I don't really get that unless he is talking only about shot noise, as opposed to the ISO Standard.
But in any case, I don't think noise of any kind is a parameter of equivalence, nor DR for that matter.
If it were, how would one set a virtually noise-free full-frame camera versus an early Sigma Foveon camera equivalently, or vice-versa?
Assuming that ISO is the relevant setting; at a crop factor of 1.7 the ISO factor is 1.7 squared i.e. 2.89, meaning that the equivalent Sigma ISO to 100 ISO full-frame is 100/2.89 = 35 which is not possible for early Sigmas. Going the other way to 100 ISO on the Sigma, we get 289 ISO on the FF - hardly significant for a modern FF camera.In other words, I claim that noise and DR are irrelevant to conventional equivalence.
Lumolabs people think they are :) Methinks that their list of equivalent parameters defines (true) equivalence possible only for identical camera+lens+shooting parameters combination - what actually does not mean anything.
If we exclude resolution, noise and DR then we arrive at more common understanding of equivalence. Putting ISO aside (this is kinda related to photon noise) other properties are related to pure geometry (FOV, perspective) and optical effects (DOF, blur, diffraction - again caused by geometry). Then there is bokeh, which is related to lens construction and IMO should be excluded from equivalence (original article does not mention it directly) - but it may change the resulting image in substantial way.
What for me means that all this talk of equivalence is mostly nonsense.

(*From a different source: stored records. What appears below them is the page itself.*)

===== config.mk =====
export PLATFORM = sky130hd
export DESIGN_NAME = contador_param
export DESIGN_NICKNAME = d
export VERILOG_FILES = /design/src/rtl/contador_param.sv
export SDC_FILE = /design/constraint.sdc
export NUM_CORES = 1
export LEC_CHECK = 0
export ABC_AREA = 1
export CORE_AREA = 3 3 40 42
export CTS_CLUSTER_DIAMETER = 40
export DETAILED_ROUTE_END_ITERATION = 12
export DIE_AREA = 0 0 43 45
export PLACE_DENSITY = 0.69
export SYNTH_ARGS = -nofsm -noshare
export SYNTH_HDL_FRONTEND = slang
export SYNTH_SLANG_ARGS = --single-unit

===== constraint.sdc =====
create_clock -name CLK -period 1.5 [get_ports CLK]
set_clock_uncertainty 0.1 [all_clocks]
set_input_delay 0.15 -clock CLK [delete_from_list [all_inputs] [get_ports CLK]]
set_output_delay 0.15 -clock CLK [all_outputs]
set_load 0.05 [all_outputs]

Equivalent focal length (characterising field of view) is helpful to compare lens on different systems; equivalent aperture may be of help to estimate DOF - but as I'm using single camera then I don't care :)
If all sensors had the same quantum efficiency, then equivalence would mean the same total light and converted electron charges for the same field. Since QE can vary, then only the number of photons projected onto the sensor, and not the actual number of electron charges, is the same in equivalence.